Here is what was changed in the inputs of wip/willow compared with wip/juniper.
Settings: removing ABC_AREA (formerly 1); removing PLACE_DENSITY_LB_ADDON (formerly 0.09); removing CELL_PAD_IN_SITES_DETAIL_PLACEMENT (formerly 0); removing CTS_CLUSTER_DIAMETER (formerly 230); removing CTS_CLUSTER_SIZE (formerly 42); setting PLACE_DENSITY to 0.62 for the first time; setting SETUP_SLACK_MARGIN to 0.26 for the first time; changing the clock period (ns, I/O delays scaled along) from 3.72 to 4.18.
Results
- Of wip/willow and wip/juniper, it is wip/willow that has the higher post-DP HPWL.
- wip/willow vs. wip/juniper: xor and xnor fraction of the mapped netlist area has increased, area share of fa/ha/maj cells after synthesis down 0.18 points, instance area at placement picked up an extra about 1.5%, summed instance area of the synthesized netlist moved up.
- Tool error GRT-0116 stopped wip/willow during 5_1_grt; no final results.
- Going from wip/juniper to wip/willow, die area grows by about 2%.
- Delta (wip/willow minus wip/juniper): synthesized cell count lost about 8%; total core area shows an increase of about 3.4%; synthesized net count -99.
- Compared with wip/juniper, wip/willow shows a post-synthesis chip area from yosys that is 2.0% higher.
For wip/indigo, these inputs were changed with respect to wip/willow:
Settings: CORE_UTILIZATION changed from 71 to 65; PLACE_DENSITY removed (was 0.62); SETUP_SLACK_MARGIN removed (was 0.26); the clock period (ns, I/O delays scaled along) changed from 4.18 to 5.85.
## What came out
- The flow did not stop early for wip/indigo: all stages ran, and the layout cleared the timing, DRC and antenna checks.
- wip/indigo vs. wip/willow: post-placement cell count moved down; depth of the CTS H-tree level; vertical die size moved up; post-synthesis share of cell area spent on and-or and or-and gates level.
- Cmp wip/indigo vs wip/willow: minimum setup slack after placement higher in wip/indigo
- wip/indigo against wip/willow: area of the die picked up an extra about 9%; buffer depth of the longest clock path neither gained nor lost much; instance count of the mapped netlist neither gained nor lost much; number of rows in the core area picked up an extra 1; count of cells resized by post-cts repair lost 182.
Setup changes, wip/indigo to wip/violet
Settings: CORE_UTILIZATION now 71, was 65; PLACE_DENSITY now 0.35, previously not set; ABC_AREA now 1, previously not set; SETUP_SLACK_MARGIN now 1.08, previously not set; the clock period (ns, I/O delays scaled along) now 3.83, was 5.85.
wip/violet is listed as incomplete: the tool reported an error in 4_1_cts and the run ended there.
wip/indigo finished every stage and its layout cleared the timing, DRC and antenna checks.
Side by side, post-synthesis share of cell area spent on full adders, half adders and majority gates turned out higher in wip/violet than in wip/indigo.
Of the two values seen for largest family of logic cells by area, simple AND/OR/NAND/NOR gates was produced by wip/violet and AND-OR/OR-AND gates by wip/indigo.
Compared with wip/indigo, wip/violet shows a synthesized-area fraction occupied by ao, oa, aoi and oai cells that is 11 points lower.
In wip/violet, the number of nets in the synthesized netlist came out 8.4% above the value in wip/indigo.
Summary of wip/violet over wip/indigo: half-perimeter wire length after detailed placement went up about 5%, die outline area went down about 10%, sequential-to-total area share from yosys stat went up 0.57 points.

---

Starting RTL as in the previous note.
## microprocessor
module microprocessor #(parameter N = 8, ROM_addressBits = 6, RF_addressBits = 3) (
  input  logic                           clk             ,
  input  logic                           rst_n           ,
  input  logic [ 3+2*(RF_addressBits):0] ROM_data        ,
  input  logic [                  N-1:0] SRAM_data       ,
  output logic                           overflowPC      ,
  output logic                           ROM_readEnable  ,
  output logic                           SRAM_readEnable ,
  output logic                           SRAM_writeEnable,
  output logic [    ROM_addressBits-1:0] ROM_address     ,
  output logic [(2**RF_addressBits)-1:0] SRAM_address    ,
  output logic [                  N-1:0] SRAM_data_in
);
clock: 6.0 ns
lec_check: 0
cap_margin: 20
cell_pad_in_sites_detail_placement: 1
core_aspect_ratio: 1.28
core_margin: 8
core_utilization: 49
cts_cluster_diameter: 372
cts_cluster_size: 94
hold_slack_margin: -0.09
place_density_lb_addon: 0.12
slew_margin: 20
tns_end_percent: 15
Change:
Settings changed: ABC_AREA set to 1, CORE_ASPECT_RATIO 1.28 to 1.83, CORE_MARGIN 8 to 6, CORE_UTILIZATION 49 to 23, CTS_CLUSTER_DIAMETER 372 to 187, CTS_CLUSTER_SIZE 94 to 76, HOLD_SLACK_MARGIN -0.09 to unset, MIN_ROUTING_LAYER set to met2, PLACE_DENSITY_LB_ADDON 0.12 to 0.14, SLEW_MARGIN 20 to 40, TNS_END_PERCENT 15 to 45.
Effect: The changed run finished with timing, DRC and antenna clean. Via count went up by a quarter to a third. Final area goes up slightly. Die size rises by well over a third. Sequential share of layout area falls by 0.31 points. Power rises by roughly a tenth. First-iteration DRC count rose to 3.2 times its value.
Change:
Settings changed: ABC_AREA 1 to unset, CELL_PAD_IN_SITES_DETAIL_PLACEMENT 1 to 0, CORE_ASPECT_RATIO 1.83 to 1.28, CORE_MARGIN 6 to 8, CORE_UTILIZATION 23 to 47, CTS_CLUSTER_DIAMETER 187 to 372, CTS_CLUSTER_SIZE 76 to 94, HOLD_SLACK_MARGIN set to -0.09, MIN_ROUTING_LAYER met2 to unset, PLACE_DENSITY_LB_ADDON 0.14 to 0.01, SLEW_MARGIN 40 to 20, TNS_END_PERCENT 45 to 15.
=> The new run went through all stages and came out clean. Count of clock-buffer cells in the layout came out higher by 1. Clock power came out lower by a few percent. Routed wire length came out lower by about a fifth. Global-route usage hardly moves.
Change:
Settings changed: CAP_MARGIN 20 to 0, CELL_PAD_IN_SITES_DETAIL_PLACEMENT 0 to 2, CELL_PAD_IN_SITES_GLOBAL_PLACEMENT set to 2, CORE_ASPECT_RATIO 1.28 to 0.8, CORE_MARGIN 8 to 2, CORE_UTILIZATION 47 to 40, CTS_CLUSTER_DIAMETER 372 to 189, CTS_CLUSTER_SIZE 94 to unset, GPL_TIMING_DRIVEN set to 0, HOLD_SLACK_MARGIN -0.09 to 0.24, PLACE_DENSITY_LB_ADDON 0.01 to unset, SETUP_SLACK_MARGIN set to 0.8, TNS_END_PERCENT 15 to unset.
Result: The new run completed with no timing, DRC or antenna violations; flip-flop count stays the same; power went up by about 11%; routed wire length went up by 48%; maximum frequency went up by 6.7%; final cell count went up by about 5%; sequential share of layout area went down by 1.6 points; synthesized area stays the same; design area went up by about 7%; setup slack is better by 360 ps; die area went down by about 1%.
==> v39: inputs <==
// rgb2dvi
module rgb2dvi (
    input  wire        PixelClk,
    input  wire [23:0] vid_pData,
    input  wire        vid_pVDE,
    input  wire        vid_pHSync,
    input  wire        vid_pVSync,
    output wire [9:0]  pDataOutRaw0,    
    output wire [9:0]  pDataOutRaw1,    
    output wire [9:0]  pDataOutRaw2     
);
clock: 3.18 ns
lec_check: 0
cap_margin: 0
core_margin: 2
core_utilization: 72
cts_cluster_diameter: 145
setup_slack_margin: -0.21
slew_margin: 20
run.sh (not shown) runs the stock make flow with config.mk's settings and CLKGATE_MAP_FILE=.
==> v5 (differences from v39) <==
- CAP_MARGIN: 0 -> 40
- CORE_UTILIZATION: 72 -> 69
==> v34 (differences from v39) <==
- CAP_MARGIN: 0 -> 20
- CORE_UTILIZATION: 72 -> 40
- CTS_CLUSTER_DIAMETER: 145 -> not set
- SETUP_SLACK_MARGIN: -0.21 -> not set
==> flow/constraint.sdc (replaced) <==
create_clock -name core_clock -period 4.0 [get_ports {PixelClk}]
set_input_delay 0.8000 -clock core_clock [delete_from_list [all_inputs] [get_ports {PixelClk}]]
set_output_delay 0.8000 -clock core_clock [all_outputs]
set_load 0.01 [all_outputs]
==> results <==
	v34	v5	v39
Crit share post-route	94.0%	117%	-
Fraction of the core area covered by cells at the end of the flow	48.8%	88.9%	-
Critical path data arrival time	4100 ps	4160 ps	-
Maximum single-stage delay on the critical path	540 ps	590 ps	-
Die height	140 µm	107 µm	105 µm
Clock root cell	clkbuf_16	clkbuf_8	clkbuf_8
1st-iter DRT viols	243	292	-
Clock-pin slew on the worst setup and hold paths	60 ps	60 ps	-
MI comb cells	455	455	-
Number of tapcells	229	136	-
Die area	0.0195 mm²	0.0115 mm²	0.0110 mm²
Via/cell ratio	4.64	5.44	-
Routed wire length on met3	325 µm	777 µm	-
Total stage count of the critical path	12	13	-
Sort of element at the start of the critical path	flip-flop	flip-flop	-
Worst slew margin	39.5%	45.1%	-
Path type of the worst min-delay path	reg2reg	reg2reg	-
Routed met1 length	5950 µm	6720 µm	-
Finished Cell Area	0.00880 mm²	0.00918 mm²	-
Outcome	timing/DRC/antenna clean	complete, but fails checks	did not finish
Last stage reached	-	-	global routing
Violated checks	-	negative setup slack	-
Late-Pin Clk Latency	410 ps	530 ps	-
==> flow/design.v (excerpt) <==
module main(clk, rst, mem_rdata, mem_addr, mem_wdata, mem_we);
Size in the first run: ~1200 cells after synthesis, ~35 I/O pins.
==> flow/config.mk <==
export PLATFORM = sky130hd
export DESIGN_NAME = main
export DESIGN_NICKNAME = main
export VERILOG_FILES = /design/flow/design.v
export SDC_FILE = /design/flow/constraint.sdc
export NUM_CORES = 4
export LEC_CHECK = 0
export CAP_MARGIN = 20
export CORE_MARGIN = 2
export CORE_UTILIZATION = 56
export SETUP_SLACK_MARGIN = 0.9
export SLEW_MARGIN = 20
==> flow/constraint.sdc <==
create_clock -name core_clock -period 3.28 [get_ports {clk}]
set_input_delay 0.6560 -clock core_clock [delete_from_list [all_inputs] [get_ports {clk}]]
set_output_delay 0.6560 -clock core_clock [all_outputs]
set_load 0.01 [all_outputs]
run.sh (not shown) runs the stock make flow with config.mk's settings and CLKGATE_MAP_FILE=.
The starting point produced a layout that fails on setup timing.
Rerun with:
CORE_UTILIZATION = 40   (was 56)
SETUP_SLACK_MARGIN = default   (was 0.9)
clock period = 5.48 ns   (was 3.28 ns; I/O delays follow)
=> The changed run produced a clean layout. Via count fell by 17%. Routed wire length drops by 21%. Total power fell by 47%. Clock skew goes down by 0.0075 ns. Cell area drops by 15%.
Rerun with:
CORE_UTILIZATION = 33   (was 40)
clock period = 8.07 ns   (was 5.48 ns; I/O delays follow)
Outcome: The new run completed with no timing, DRC or antenna violations. Die area increases by about a fifth. Final cell count decreases by a few percent. Worst setup slack gains 0.23 ns. Hold slack hardly moves. Synthesized cell count does not change. Routed wire length decreases by a few percent. Global-route usage decreases by 5.9 points.
Rerun with:
ABC_AREA = 1   (was default)
CORE_UTILIZATION = 66   (was 33)
CTS_CLUSTER_SIZE = 99   (was default)
clock period = 3.93 ns   (was 8.07 ns; I/O delays follow)
After rerunning: The changed run aborted during 5_1_grt with GRT-0116; area after synthesis decreases slightly; synthesized cell count increases by a quarter to a third; die area decreases by well over a third.
Rerun with:
ABC_AREA = default   (was 1)
CORE_UTILIZATION = 58   (was 66)
CTS_CLUSTER_SIZE = default   (was 99)
clock period = 2.89 ns   (was 3.93 ns; I/O delays follow)
The changed run completed, yet does not pass: setup timing.
Synthesized area climbs by 1.3%.
Die size climbs by 15%.
Synthesized cell count drops by 20%.
Rerun with:
ABC_AREA = 1   (was default)
CORE_UTILIZATION = 72   (was 58)
CTS_CLUSTER_SIZE = 100   (was default)
clock period = 4.93 ns   (was 2.89 ns; I/O delays follow)
After rerunning: The new run completed, yet does not pass: setup timing; flip-flop count stays the same; total power fell by 45%; via count is lower by 1.8%; hold slack is worse by 0.069 ns; die size came out lower by 20%.


main again, from the RTL that the note above started with.
==> flow/config.mk <==
export PLATFORM = sky130hd
export DESIGN_NAME = main
export DESIGN_NICKNAME = main
export VERILOG_FILES = /design/flow/design.v
export SDC_FILE = /design/flow/constraint.sdc
export NUM_CORES = 4
export LEC_CHECK = 0
export CAP_MARGIN = 10
export CORE_MARGIN = 2
export CORE_UTILIZATION = 66
export CTS_CLUSTER_DIAMETER = 88
export SLEW_MARGIN = 20
==> flow/constraint.sdc <==
create_clock -name core_clock -period 4.54 [get_ports {clk}]
set_input_delay 0.9080 -clock core_clock [delete_from_list [all_inputs] [get_ports {clk}]]
set_output_delay 0.9080 -clock core_clock [all_outputs]
set_load 0.01 [all_outputs]
The starting point finished but failed the layout checks on setup timing.
Rerun with:
CAP_MARGIN = 20   (was 10)
CORE_UTILIZATION = 40   (was 66)
CTS_CLUSTER_DIAMETER = default   (was 88)
SETUP_SLACK_MARGIN = 1.4   (was default)
clock period = 5.5 ns   (was 4.54 ns; I/O delays follow)
With this change the flow went through all stages and came out clean.
Clock power came out lower by roughly a tenth.
Via count is lower by about a fifth.
Hold slack is worse by 0.022 ns.
Clock skew went down by 0.0056 ns.
Clock-buffer cell count went up by 1.
Critical path depth goes down by 3.
Total power went down by about a fifth.
Rerun with:
ABC_AREA = 1   (was default)
CORE_UTILIZATION = 72   (was 40)
SETUP_SLACK_MARGIN = default   (was 1.4)
clock period = 8.07 ns   (was 5.5 ns; I/O delays follow)
=> The changed run completed without violations; power came out lower by 36%; register-to-register slack is better by 1.9 ns; sequential share of layout area goes up by 3.8 points; cell area decreases by about 14%.
Rerun with:
ABC_AREA = default   (was 1)
CTS_CLUSTER_SIZE = 57   (was default)
PLACE_DENSITY = 0.65   (was default)
SETUP_SLACK_MARGIN = 0.49   (was default)
clock period = 3.78 ns   (was 8.07 ns; I/O delays follow)
Result: The changed run ended with an error in clock tree synthesis (4_1_cts) with DPL-0038; synthesized area is higher by 1.3%; die area increases by about 1.3%; synthesized cell count is lower by about 20%.
Rerun with:
ABC_AREA = 1   (was default)
CTS_CLUSTER_SIZE = default   (was 57)
PLACE_DENSITY = 0.38   (was 0.65)
SETUP_SLACK_MARGIN = 0.43   (was 0.49)
clock period = 4.96 ns   (was 3.78 ns; I/O delays follow)
What happened: This time the run stopped in global routing (5_1_grt) (GRT-0232); die area drops slightly; synthesized cell count climbs by a quarter to a third; area after synthesis drops slightly.
Rerun with:
ABC_AREA = default   (was 1)
CORE_UTILIZATION = 40   (was 72)
PLACE_DENSITY = default   (was 0.38)
SETUP_SLACK_MARGIN = default   (was 0.43)
clock period = 5.5 ns   (was 4.96 ns; I/O delays follow)
Now the flow passed the timing, design-rule and antenna checks. Die area climbs by 79%. Synthesized area goes up by 1.3%. Synthesized cell count went down by 20%.


main again, from the RTL that the note above started with.
make LEC_CHECK=0 CAP_MARGIN=20 CORE_MARGIN=2 CORE_UTILIZATION=64 SETUP_SLACK_MARGIN=-0.27 SLEW_MARGIN=20 finish   # period 3.76 ns
The first run died in global routing (5_1_grt) on GRT-0232.
==> next run, changes <==
ABC_AREA = 1   (was unset)
CORE_UTILIZATION = 62   (was 64)
SETUP_SLACK_MARGIN = unset   (was -0.27)
clock period = 3.92 ns   (was 3.76 ns; I/O delays follow)
After rerunning:
- The changed run reached the layout checks and failed them: negative setup slack
- synthesized cell count climbs by 25%
- area after synthesis drops by 1.3%
- die size climbs by 1.8%
==> next run, changes <==
ABC_AREA = unset   (was 1)
CORE_UTILIZATION = 64   (was 62)
SETUP_SLACK_MARGIN = 0.94   (was unset)
clock period = 3.76 ns   (was 3.92 ns; I/O delays follow)
After rerunning: This time the run aborted during global routing (5_1_grt), error GRT-0116; synthesized cell count goes down by 20%; die size decreases by 1.8%; area after synthesis came out higher by 1.3%.
Power is estimated from default activity; no workload was simulated.
== fjord ==
// tt_um_control_top
module tt_um_control_top #(
  parameter ADDRW = 24,
  parameter OPCODEW = 2,
  parameter REQ_QDEPTH = 4,
  parameter COMP_QDEPTH = 4
  ) (
    input  wire       ena,       
    input  wire       clk,       
    input  wire       rst_n,     
    input  wire [7:0] ui_in, 
    output wire [7:0] uo_out, 
    input  wire [7:0] uio_in,     
    output wire [7:0] uio_out, 
    output wire [7:0] uio_oe      
);
clock: 3.31 ns
lec_check: 0
abc_area: 1
cap_margin: 20
core_margin: 2
core_utilization: 72
cts_cluster_diameter: 225
cts_cluster_size: 10
setup_slack_margin: 0.48
slew_margin: 20
run.sh (not shown) runs the stock make flow with config.mk's settings and CLKGATE_MAP_FILE=.
fjord completed; timing, DRC and antenna clean
Input changes introduced in garnet (baseline for comparison: fjord):
Settings: ABC_AREA: 1 -> unset; CTS_CLUSTER_SIZE: 10 -> unset; CTS_CLUSTER_DIAMETER: 225 -> unset; SETUP_SLACK_MARGIN: 0.48 -> unset; CORE_UTILIZATION: 72 -> 8; the clock period (ns, I/O delays scaled along): 3.31 -> 14.7.
### Flow results
Clock latency reported for the late side of the worst-skew pair: garnet vs fjord, no meaningful difference. Run comparison: fjord dominant non-sequential cell family after synthesis simple AND/OR/NAND/NOR gates; garnet dominant non-sequential cell family after synthesis multiplexers. fjord reports its cell at the slowest stage of the critical path as sky130_fd_sc_hd__dfrtp_1 while garnet reports sky130_fd_sc_hd__ha_1. Compared with fjord, in garnet final non-filler cell area +about 10%; data required time of the worst path +9110 ps; relative contribution of combinational cells to total power -7.5 points.
The inputs of yarrow differ from those of garnet as listed below.
Settings: CORE_UTILIZATION: 8 -> 37; the clock period (ns, I/O delays scaled along): 14.7 -> 5.86.
Findings:
From garnet to yarrow the numbers moved as follows: count of non-CTS buffers in the layout went up by about 1.4%, part of the power in registers has decreased, final period utilization moved up, starting utilization of the core area saw an increase, via count higher. On worst hold slack, garnet beats yarrow.
Changes in raven relative to yarrow:
Settings: CTS_CLUSTER_SIZE now 23, previously not set; CORE_UTILIZATION now 70, was 37; the clock period (ns, I/O delays scaled along) now 3.26, was 5.86.
[summary]
Going from yarrow to raven, final worst-path setup slack -730 ps; highest net fanout along the worst path went down 15.
Taking yarrow as the reference, in raven cell count now sits lower, sequential cell count now sits at about the same level.
Comparing global-route track usage on met2 for raven and yarrow, the bigger number came from raven.
Going from yarrow to raven, total wirelength of the detailed-routed design grows by about 1.3%.
The fraction of power consumed by combinational cells in raven was higher than what yarrow gave.
Against yarrow as the reference, raven delivers a lower required time of the worst setup path.
Number of logic gates delta (raven -> yarrow): insignificant
Taking yarrow as the reference, in raven power went up 81%, number of vias per cell after detailed routing rose by 20%.

Starting RTL as in the previous note.
==> flow/design.v (excerpt) <==
module tt_um_control_top #(
  parameter ADDRW = 24,
  parameter OPCODEW = 2,
  parameter REQ_QDEPTH = 4,
  parameter COMP_QDEPTH = 4
  ) (
    input  wire       ena,       
    input  wire       clk,       
    input  wire       rst_n,     
    input  wire [7:0] ui_in, 
    output wire [7:0] uo_out, 
    input  wire [7:0] uio_in,     
    output wire [7:0] uio_out, 
    output wire [7:0] uio_oe      
);
export LEC_CHECK = 0
export ABC_AREA = 1
export CAP_MARGIN = 20
export CORE_ASPECT_RATIO = 1.35
export CORE_MARGIN = 2
export CORE_UTILIZATION = 72
export CTS_CLUSTER_DIAMETER = 279
export CTS_CLUSTER_SIZE = 10
export HOLD_SLACK_MARGIN = 0.3
export PLACE_DENSITY = 0.39
export SETUP_SLACK_MARGIN = 0.96
export SLEW_MARGIN = 20
create_clock -name core_clock -period 3.27 [get_ports {clk}]
Next try:
ABC_AREA = not set   (was 1)
CORE_ASPECT_RATIO = not set   (was 1.35)
CORE_UTILIZATION = 40   (was 72)
CTS_CLUSTER_DIAMETER = not set   (was 279)
CTS_CLUSTER_SIZE = not set   (was 10)
HOLD_SLACK_MARGIN = not set   (was 0.3)
PLACE_DENSITY = not set   (was 0.39)
SETUP_SLACK_MARGIN = not set   (was 0.96)
clock period = 10.0 ns   (was 3.27 ns; I/O delays follow)
Effect:
- clock skew shrinks by 5.1 ps
- wire length is lower by about 9%
- synthesized area fell by about 4.4%
- cell area falls by about 4.6%
- power drops by about 70%
- die area rose by about 70%
- global-route usage shrinks by 17 points
Next try:
clock period = 5.86 ns   (was 10.0 ns; I/O delays follow)
After rerunning:
- power climbs by 70%
- routed wire length drops by 1.1%
- sequential cell count does not change
- clock skew climbs by 8.1 ps
- via count drops by 0.59%
- final area is about the same
- worst hold slack improves by 7.9 ps
- synthesized cell count is unchanged
Next try:
ABC_AREA = 1   (was not set)
CORE_UTILIZATION = 58   (was 40)
PLACE_DENSITY_LB_ADDON = 0.14   (was not set)
clock period = 5.88 ns   (was 5.86 ns; I/O delays follow)
Effect:
- The new run went through all stages and came out clean
- non-clock buffer count climbs by 3
- utilization climbs by 19 points
- routed wire length climbs by roughly a tenth
- via count climbs by a quarter to a third
- global-route usage climbs by 11 points
- final area climbs by a few percent
- worst setup slack loses 170 ps
- power climbs by about a fifth
- final cell count climbs by a quarter to a third
- worst hold slack stays flat
Next try:
CORE_UTILIZATION = 72   (was 58)
PLACE_DENSITY_LB_ADDON = 0.02   (was 0.14)
clock period = 5.48 ns   (was 5.88 ns; I/O delays follow)
After rerunning:
- The new run passed the timing, DRC and antenna checks
- non-clock buffer count fell by 1
- total power climbs by 6.1%
- worst setup slack loses 42 ps
Next try:
CORE_UTILIZATION = 71   (was 72)
PLACE_DENSITY_LB_ADDON = not set   (was 0.02)
clock period = 4.64 ns   (was 5.48 ns; I/O delays follow)
Effect: Via count falls slightly; count of clock-buffer cells in the layout rises by 12; critical path depth falls by 1; final area is about the same; sequential share of layout area is about the same; wire length falls slightly.
Power figures rest on the tool's default switching activity, not on a simulated workload.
════════════════════
■ EXERCISE BRIEF:
From the entries above, list each line with "spent" in it.

■ EXERCISE RESPONSE:
- wip/indigo vs. wip/willow: post-placement cell count moved down; depth of the CTS H-tree level; vertical die size moved up; post-synthesis share of cell area spent on and-or and or-and gates level.
Side by side, post-synthesis share of cell area spent on full adders, half adders and majority gates turned out higher in wip/violet than in wip/indigo.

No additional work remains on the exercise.